***** EXTRACTED INFORMATION *****

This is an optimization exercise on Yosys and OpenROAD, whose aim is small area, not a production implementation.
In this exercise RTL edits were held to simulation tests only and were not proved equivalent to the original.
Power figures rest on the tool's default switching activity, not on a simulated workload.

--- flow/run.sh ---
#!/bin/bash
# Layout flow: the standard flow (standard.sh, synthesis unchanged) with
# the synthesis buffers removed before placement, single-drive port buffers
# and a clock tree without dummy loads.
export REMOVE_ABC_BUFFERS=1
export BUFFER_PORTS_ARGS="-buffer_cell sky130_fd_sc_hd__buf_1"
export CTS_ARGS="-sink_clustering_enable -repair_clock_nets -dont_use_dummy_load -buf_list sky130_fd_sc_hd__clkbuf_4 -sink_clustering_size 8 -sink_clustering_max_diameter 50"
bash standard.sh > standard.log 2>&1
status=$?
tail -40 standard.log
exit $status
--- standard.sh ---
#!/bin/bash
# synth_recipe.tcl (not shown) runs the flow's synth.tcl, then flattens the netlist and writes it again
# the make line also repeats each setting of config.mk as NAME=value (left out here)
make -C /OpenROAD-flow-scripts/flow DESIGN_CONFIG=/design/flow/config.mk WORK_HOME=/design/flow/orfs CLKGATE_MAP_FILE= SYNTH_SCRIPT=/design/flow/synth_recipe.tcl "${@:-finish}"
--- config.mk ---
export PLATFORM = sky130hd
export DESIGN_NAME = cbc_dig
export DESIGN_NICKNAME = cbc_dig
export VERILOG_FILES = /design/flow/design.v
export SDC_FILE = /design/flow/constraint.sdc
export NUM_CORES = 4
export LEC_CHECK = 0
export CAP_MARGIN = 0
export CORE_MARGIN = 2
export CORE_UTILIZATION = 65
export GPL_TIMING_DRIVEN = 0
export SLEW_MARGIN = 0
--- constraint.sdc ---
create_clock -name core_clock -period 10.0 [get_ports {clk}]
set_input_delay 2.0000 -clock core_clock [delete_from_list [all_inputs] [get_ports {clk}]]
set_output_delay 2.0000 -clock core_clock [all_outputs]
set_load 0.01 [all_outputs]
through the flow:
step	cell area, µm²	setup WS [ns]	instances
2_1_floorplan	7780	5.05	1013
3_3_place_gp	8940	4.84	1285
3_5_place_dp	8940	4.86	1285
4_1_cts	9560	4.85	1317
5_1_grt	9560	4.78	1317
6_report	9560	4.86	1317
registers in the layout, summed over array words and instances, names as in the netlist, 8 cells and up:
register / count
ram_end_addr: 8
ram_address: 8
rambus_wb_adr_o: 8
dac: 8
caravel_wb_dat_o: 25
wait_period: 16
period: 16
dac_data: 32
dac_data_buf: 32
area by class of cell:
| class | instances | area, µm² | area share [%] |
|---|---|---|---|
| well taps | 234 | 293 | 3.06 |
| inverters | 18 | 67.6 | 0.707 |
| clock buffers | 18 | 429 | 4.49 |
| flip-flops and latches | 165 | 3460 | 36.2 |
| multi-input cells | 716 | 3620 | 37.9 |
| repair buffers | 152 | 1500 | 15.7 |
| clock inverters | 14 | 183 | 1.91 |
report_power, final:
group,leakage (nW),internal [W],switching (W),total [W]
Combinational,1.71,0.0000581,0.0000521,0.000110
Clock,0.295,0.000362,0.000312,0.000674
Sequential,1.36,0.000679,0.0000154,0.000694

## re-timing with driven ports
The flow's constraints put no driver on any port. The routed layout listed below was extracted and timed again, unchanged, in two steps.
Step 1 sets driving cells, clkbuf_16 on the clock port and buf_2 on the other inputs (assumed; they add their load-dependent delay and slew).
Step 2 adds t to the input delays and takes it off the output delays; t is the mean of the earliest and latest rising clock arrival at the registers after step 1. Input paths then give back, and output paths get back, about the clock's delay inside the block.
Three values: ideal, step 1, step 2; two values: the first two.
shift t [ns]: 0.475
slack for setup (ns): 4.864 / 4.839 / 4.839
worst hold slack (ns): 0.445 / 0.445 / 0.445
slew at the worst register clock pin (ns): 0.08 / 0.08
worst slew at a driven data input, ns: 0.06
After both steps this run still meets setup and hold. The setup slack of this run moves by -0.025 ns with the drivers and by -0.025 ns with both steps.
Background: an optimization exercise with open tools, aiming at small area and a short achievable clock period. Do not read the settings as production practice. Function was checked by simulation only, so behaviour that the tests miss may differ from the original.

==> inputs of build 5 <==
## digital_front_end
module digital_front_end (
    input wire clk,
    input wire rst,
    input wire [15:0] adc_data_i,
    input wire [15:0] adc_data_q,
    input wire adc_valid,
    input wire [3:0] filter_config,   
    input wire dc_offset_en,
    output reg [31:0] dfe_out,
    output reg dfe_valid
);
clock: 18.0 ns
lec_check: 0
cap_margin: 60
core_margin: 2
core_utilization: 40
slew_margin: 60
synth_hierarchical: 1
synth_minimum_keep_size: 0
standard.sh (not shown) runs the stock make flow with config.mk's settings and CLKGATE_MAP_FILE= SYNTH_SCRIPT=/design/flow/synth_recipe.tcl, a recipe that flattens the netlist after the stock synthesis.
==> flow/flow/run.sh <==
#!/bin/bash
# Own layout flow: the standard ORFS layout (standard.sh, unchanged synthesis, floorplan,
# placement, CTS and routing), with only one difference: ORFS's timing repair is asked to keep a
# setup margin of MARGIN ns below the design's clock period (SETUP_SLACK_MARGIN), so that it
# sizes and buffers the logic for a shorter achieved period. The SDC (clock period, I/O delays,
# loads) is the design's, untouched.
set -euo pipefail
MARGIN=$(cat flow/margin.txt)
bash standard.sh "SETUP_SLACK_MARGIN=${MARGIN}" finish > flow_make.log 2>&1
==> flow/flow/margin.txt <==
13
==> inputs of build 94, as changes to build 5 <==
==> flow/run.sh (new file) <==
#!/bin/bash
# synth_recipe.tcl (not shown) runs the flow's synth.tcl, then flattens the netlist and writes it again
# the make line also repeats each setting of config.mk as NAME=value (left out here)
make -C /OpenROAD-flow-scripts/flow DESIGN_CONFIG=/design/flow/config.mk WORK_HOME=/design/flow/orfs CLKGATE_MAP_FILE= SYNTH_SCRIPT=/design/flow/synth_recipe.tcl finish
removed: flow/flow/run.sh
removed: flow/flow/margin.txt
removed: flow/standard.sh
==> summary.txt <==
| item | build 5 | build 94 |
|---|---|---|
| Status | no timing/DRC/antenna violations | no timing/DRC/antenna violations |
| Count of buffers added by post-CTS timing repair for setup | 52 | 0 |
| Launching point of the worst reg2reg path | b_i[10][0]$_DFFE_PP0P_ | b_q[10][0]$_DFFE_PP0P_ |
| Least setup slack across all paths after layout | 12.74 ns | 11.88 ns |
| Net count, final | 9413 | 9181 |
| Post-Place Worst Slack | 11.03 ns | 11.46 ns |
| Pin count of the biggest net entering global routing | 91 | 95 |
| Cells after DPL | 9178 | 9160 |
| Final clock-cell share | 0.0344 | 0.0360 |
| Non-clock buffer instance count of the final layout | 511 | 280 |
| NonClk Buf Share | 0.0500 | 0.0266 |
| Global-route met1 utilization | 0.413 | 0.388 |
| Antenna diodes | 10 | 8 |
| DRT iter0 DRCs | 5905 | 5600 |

*****

● **THE PROBLEM**: Please make an exact copy of the lines above from the line with "caravel_wb_dat_o: 25" through the line with "## re-timing with driven ports", both ends included.

● **SOLUTION TO THIS TASK**:
caravel_wb_dat_o: 25
wait_period: 16
period: 16
dac_data: 32
dac_data_buf: 32
area by class of cell:
| class | instances | area, µm² | area share [%] |
|---|---|---|---|
| well taps | 234 | 293 | 3.06 |
| inverters | 18 | 67.6 | 0.707 |
| clock buffers | 18 | 429 | 4.49 |
| flip-flops and latches | 165 | 3460 | 36.2 |
| multi-input cells | 716 | 3620 | 37.9 |
| repair buffers | 152 | 1500 | 15.7 |
| clock inverters | 14 | 183 | 1.91 |
report_power, final:
group,leakage (nW),internal [W],switching (W),total [W]
Combinational,1.71,0.0000581,0.0000521,0.000110
Clock,0.295,0.000362,0.000312,0.000674
Sequential,1.36,0.000679,0.0000154,0.000694

## re-timing with driven ports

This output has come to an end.